Uitspraak
Arrest van de meervoudige kamer voor strafzaken van het gerechtshof
's-Hertogenbosch
[verdachte] ,
BESLISSING
gevangenisstrafvoor de duur van
7 (zeven) maanden.
Gerechtshof 's-Hertogenbosch
In deze zaak gaat het om een hoger beroep tegen een veroordeling voor belastingfraude. De verdachte, geboren in 1958, was feitelijk leidinggevende van een goede doelenstichting en heeft opzettelijk onjuiste aangiften omzetbelasting gedaan. De rechtbank Zeeland-West-Brabant had de verdachte op 25 januari 2018 veroordeeld tot een gevangenisstraf van 9 maanden. Na hoger beroep en een arrest van het gerechtshof op 11 september 2019, werd de straf verhoogd naar 12 maanden. De Hoge Raad vernietigde deze uitspraak op 2 maart 2021, maar alleen wat betreft de strafoplegging, en verwees de zaak terug naar het gerechtshof voor herbeoordeling van de straf.
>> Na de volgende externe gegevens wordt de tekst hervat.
--- config.mk ---
export PLATFORM = sky130hd
export DESIGN_NAME = slice_cell
export DESIGN_NICKNAME = d
export VERILOG_FILES = /design/src/rtl/slice_pkg.sv /design/src/rtl/slice_lut.sv /design/src/rtl/slice_selmux.sv /design/src/rtl/slice_carry_stage.sv /design/src/rtl/slice_store.sv /design/src/rtl/slice_cell.sv
export SDC_FILE = /design/constraint.sdc
export NUM_CORES = 1
export LEC_CHECK = 0
export ABC_AREA = 0
export ABC_CLOCK_PERIOD_IN_PS = 1700
export BUFFER_PORTS_ARGS = -buffer_cell sky130_fd_sc_hd__buf_2
export CAP_MARGIN = 40
export CORE_ASPECT_RATIO = 1.4
export CORE_MARGIN = 2
export CORE_UTILIZATION = 31
export DETAILED_ROUTE_END_ITERATION = 16
export HOLD_SLACK_MARGIN = 0.15
export MAX_ROUTING_LAYER = met4
export PLACE_DENSITY = 0.77
export RECOVER_POWER = 25
export SYNTH_ARGS = -nofsm -noshare
export SYNTH_HDL_FRONTEND = slang
export SYNTH_HIERARCHICAL = 1
export SYNTH_SLANG_ARGS = --single-unit
--- constraint.sdc ---
create_clock -name clk -period 1.7 [get_ports clk]
set_clock_uncertainty 0.05 [all_clocks]
set_input_delay 0.085 -clock clk [delete_from_list [all_inputs] [get_ports clk]]
set_output_delay 0.085 -clock clk [all_outputs]
set_load 0.02 [all_outputs]
--- src/rtl/slice_pkg.sv ---
package slice_pkg;

    typedef enum logic [1:0] {
        OUT_LUT = 2'd0,
        OUT_MUX = 2'd1,
        OUT_SUM = 2'd2,
        OUT_ALT = 2'd3
    } out_sel_e;

    typedef enum logic {
        FF_FROM_SIDE = 1'b0,
        FF_FROM_LUT  = 1'b1
    } ff_src_e;

    typedef struct packed {
        logic lut;
        logic mux;
        logic sum;
        logic cout;
    } bit_res_t;

    function automatic logic carry_step(input logic prop, input logic cin, input logic gen);
        return prop ? cin : gen;
    endfunction

    function automatic logic pick_output(input out_sel_e sel, input bit_res_t res);
        logic r;
        case (sel)
            OUT_MUX: r = res.mux;
            OUT_SUM: r = res.sum;
            default: r = res.lut;
        endcase
        return r;
    endfunction

endpackage

--- src/rtl/slice_lut.sv ---
module slice_lut #(
    parameter int LUT_K = 4,
    localparam int MASK_W = 1 << LUT_K
) (
    input  logic [LUT_K-1:0]  lut_addr,
    input  logic [MASK_W-1:0] lut_mask,
    output logic              lut_q
);
    assign lut_q = lut_mask[lut_addr];
endmodule

--- src/rtl/slice_selmux.sv ---
module slice_selmux #(
    parameter int LUT_K = 4,
    localparam int SEL_W = $clog2(LUT_K)
) (
    input  logic [LUT_K-1:0] mux_data,
    input  logic [SEL_W-1:0] mux_sel,
    output logic             mux_q
);
    always_comb begin
        mux_q = 1'b0;
        for (int i = 0; i < LUT_K; i++) begin
            if (mux_sel == SEL_W'(i)) mux_q = mux_data[i];
        end
    end
endmodule

--- src/rtl/slice_carry_stage.sv ---
module slice_carry_stage (
    input  logic prop,
    input  logic cin,
    input  logic gen_a,
    input  logic gen_b,
    input  logic gen_sel,
    output logic sum,
    output logic cout
);
    import slice_pkg::*;
    logic gen;
    assign gen  = gen_sel ? gen_b : gen_a;
    assign sum  = prop ^ cin;
    assign cout = carry_step(prop, cin, gen);
endmodule

--- src/rtl/slice_store.sv ---
module slice_store (
    input  logic clk,
    input  logic rst,
    input  logic ce,
    input  logic d,
    output logic q
);
    always_ff @(posedge clk) begin
        if (rst)     q <= 1'b0;
        else if (ce) q <= d;
    end
endmodule

--- src/rtl/slice_cell.sv ---
module slice_cell #(
    parameter int NUM_BITS = 2,
    parameter int LUT_K    = 4
) (
    input  logic                                  clk,
    input  logic                                  rst,
    input  logic                                  ce,
    input  logic [NUM_BITS-1:0][LUT_K-1:0]        lut_in,
    input  logic [NUM_BITS-1:0]                   side_in,
    input  logic                                  carry_in,
    input  logic [NUM_BITS-1:0][(1<<LUT_K)-1:0]   cfg_mask,
    input  logic [NUM_BITS-1:0][1:0]              cfg_out_sel,
    input  logic [NUM_BITS-1:0]                   cfg_ff_src,
    input  logic [NUM_BITS-1:0]                   cfg_gen_sel,
    input  logic [NUM_BITS-1:0]                   cfg_chain_entry,
    input  logic                                  cfg_mux_mode,
    output logic [NUM_BITS-1:0]                   comb_out,
    output logic [NUM_BITS-1:0]                   reg_out,
    output logic                                  carry_out
);
    import slice_pkg::*;

    localparam int SEL_W = $clog2(LUT_K);

    logic [SEL_W-1:0]    shared_sel;
    logic [NUM_BITS:0]   chain;
    logic [NUM_BITS-1:0] lut_val;

    assign shared_sel = side_in[SEL_W-1:0];
    assign chain[0]   = carry_in;
    assign carry_out  = chain[NUM_BITS];

    for (genvar b = 0; b < NUM_BITS; b++) begin : g_bit
        bit_res_t res;
        logic     cin_b;
        logic     ff_d;
        ff_src_e  src_b;

        slice_lut #(.LUT_K(LUT_K)) lut_i (
            .lut_addr (lut_in[b]),
            .lut_mask (cfg_mask[b]),
            .lut_q    (res.lut)
        );

        slice_selmux #(.LUT_K(LUT_K)) mux_i (
            .mux_data (lut_in[b]),
            .mux_sel  (shared_sel),
            .mux_q    (res.mux)
        );

        assign cin_b = cfg_chain_entry[b] ? side_in[b] : chain[b];

        slice_carry_stage carry_i (
            .prop    (res.lut),
            .cin     (cin_b),
            .gen_a   (lut_in[b][0]),
            .gen_b   (lut_in[b][1]),
            .gen_sel (cfg_gen_sel[b]),
            .sum     (res.sum),
            .cout    (res.cout)
        );

        assign chain[b+1] = res.cout;
        assign lut_val[b] = res.lut;
        assign comb_out[b] = pick_output(out_sel_e'(cfg_out_sel[b]), res);

        assign src_b = ff_src_e'(cfg_ff_src[b]);
        assign ff_d  = (cfg_mux_mode || src_b == FF_FROM_LUT) ? res.lut : side_in[b];

        slice_store store_i (
            .clk (clk),
            .rst (rst),
            .ce  (ce),
            .d   (ff_d),
            .q   (reg_out[b])
        );
    end

endmodule
--- config.mk ---
export PLATFORM = sky130hd
export DESIGN_NAME = prio_nest_intc
export DESIGN_NICKNAME = d
export VERILOG_FILES = /design/src/rtl/prio_nest_intc.sv
export SDC_FILE = /design/constraint.sdc
export NUM_CORES = 1
export LEC_CHECK = 0
export BUFFER_PORTS_ARGS = -buffer_cell sky130_fd_sc_hd__buf_2
export CAP_MARGIN = 40
export CORE_MARGIN = 10
export CORE_UTILIZATION = 35
export DETAILED_ROUTE_END_ITERATION = 8
export PLACE_DENSITY = 0.66
export SYNTH_ARGS = -nofsm -noshare
export SYNTH_HDL_FRONTEND = slang
export SYNTH_SLANG_ARGS = --single-unit
export TNS_END_PERCENT = 5
--- constraint.sdc ---
create_clock -name clk -period 2.5 [get_ports clk]
set_clock_uncertainty 0.2 [all_clocks]
set_input_delay 0.125 -clock clk [delete_from_list [all_inputs] [get_ports clk]]
set_output_delay 0.125 -clock clk [all_outputs]
set_load 0.1 [all_outputs]
===== src/rtl/pll_search_pkg.sv =====
package pll_search_pkg;

  typedef enum logic [2:0] {
    ST_IDLE,
    ST_MUL,
    ST_DIV1,
    ST_LAUNCH2,
    ST_DIV2,
    ST_ADV
  } srch_state_e;

  // absolute distance between two unsigned values
  function automatic logic [63:0] abs_gap(input logic [63:0] a, input logic [63:0] b);
    return (a >= b) ? (a - b) : (b - a);
  endfunction

  // inclusive window test used for the VCO pruning
  function automatic logic in_window(input logic [63:0] v, input logic [63:0] lo,
                                     input logic [63:0] hi);
    return (v >= lo) && (v <= hi);
  endfunction

endpackage


===== src/rtl/ps_divider.sv =====
module ps_divider #(
  parameter int unsigned DW   = 40,
  parameter int unsigned STEP = 4
) (
  input  logic          clk,
  input  logic          rst_n,
  input  logic          go,
  input  logic [DW-1:0] dividend,
  input  logic [DW-1:0] divisor,
  output logic          fin,
  output logic [DW-1:0] quot
);
  localparam int unsigned ROUNDS = DW / STEP;
  localparam int unsigned CNT_W  = $clog2(ROUNDS + 1);

  logic [DW:0]      rem_q, rem_n;
  logic [DW-1:0]    quo_q, quo_n;
  logic [DW-1:0]    dvs_q;
  logic [CNT_W-1:0] cnt_q;
  logic             fin_q;

  // several restoring steps per clock
  always_comb begin
    rem_n = rem_q;
    quo_n = quo_q;
    for (int k = 0; k < STEP; k++) begin
      rem_n = {rem_n[DW-1:0], quo_n[DW-1]};
      quo_n = {quo_n[DW-2:0], 1'b0};
      if (rem_n >= {1'b0, dvs_q}) begin
        rem_n    = rem_n - {1'b0, dvs_q};
        quo_n[0] = 1'b1;
      end
    end
  end

  always_ff @(posedge clk or negedge rst_n) begin
    if (!rst_n) begin
      rem_q <= '0;
      quo_q <= '0;
      dvs_q <= '0;
      cnt_q <= '0;
      fin_q <= 1'b0;
    end else if (go) begin
      rem_q <= '0;
      quo_q <= dividend;
      dvs_q <= divisor;
      cnt_q <= CNT_W'(ROUNDS);
      fin_q <= 1'b0;
    end else if (cnt_q != '0) begin
      rem_q <= rem_n;
      quo_q <= quo_n;
      cnt_q <= cnt_q - CNT_W'(1);
      fin_q <= (cnt_q == CNT_W'(1));
    end else begin
      fin_q <= 1'b0;
    end
  end

  assign fin  = fin_q;
  assign quot = quo_q;
endmodule
### src/rtl/refill_pkg.sv
package refill_pkg;

  typedef enum logic {
    ST_IDLE = 1'b0,
    ST_FILL = 1'b1
  } fill_state_e;

  // Slot of the n-th beat of a refill. Wrapping order starts at the wanted
  // slot; sequential order starts at slot 0. mask = slots per line - 1.
  function automatic logic [7:0] line_slot(input logic [7:0] crit,
                                           input logic [7:0] step,
                                           input logic       wrap,
                                           input logic [7:0] mask);
    logic [7:0] raw;
    raw = wrap ? (crit + step) : step;
    return raw & mask;
  endfunction

endpackage
### config.mk
export PLATFORM = sky130hd
export DESIGN_NAME = pws_post_seq
export DESIGN_NICKNAME = d
export VERILOG_FILES = /design/src/rtl/pws_pkg.sv /design/src/rtl/pws_intake.sv /design/src/rtl/pws_retry_ctl.sv /design/src/rtl/pws_post_seq.sv
export SDC_FILE = /design/constraint.sdc
export NUM_CORES = 1
export LEC_CHECK = 0
export ABC_CLOCK_PERIOD_IN_PS = 3400
export CORE_MARGIN = 2
export CORE_UTILIZATION = 43
export CTS_BUF_LIST = sky130_fd_sc_hd__clkbuf_4
export CTS_CLUSTER_SIZE = 24
export DETAILED_ROUTE_END_ITERATION = 16
export GPL_TIMING_DRIVEN = 0
export HOLD_SLACK_MARGIN = 0.03
export PLACE_DENSITY = 0.86
export SYNTH_ARGS = -nofsm -noshare
export SYNTH_HDL_FRONTEND = slang
export SYNTH_HIERARCHICAL = 1
export SYNTH_SLANG_ARGS = --single-unit
### constraint.sdc
create_clock -name clk -period 3.4 [get_ports clk]
set_clock_uncertainty 0.15 [all_clocks]
set_input_delay 0.51 -clock clk [delete_from_list [all_inputs] [get_ports clk]]
set_output_delay 0.51 -clock clk [all_outputs]
set_load 0.02 [all_outputs]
Tijdens de zittingen in hoger beroep heeft het hof de vordering van de advocaat-generaal gehoord, die een taakstraf en een voorwaardelijke gevangenisstraf eiste. De verdediging steunde deze vordering. Het hof heeft echter geconcludeerd dat de ernst van de feiten en de betrokken gemeenschapsbelangen een zwaardere straf vereisen. De verdachte had in de periode van 2011 tot 2016 in totaal 22 onjuiste aangiften gedaan, wat leidde tot een belastingnadeel van € 147.968,00. Het hof heeft vastgesteld dat de verdachte niet volledig openheid van zaken heeft gegeven en dat hij zijn gedrag niet erkent.
Uiteindelijk heeft het hof het vonnis van de rechtbank vernietigd en de verdachte veroordeeld tot een gevangenisstraf van 7 maanden. Het hof heeft hierbij rekening gehouden met de ernst van de feiten, de persoonlijke omstandigheden van de verdachte en de noodzaak van normhandhaving in belastingzaken. De beslissing is gegrond op de relevante artikelen van de Algemene wet inzake rijksbelastingen en het Wetboek van Strafrecht.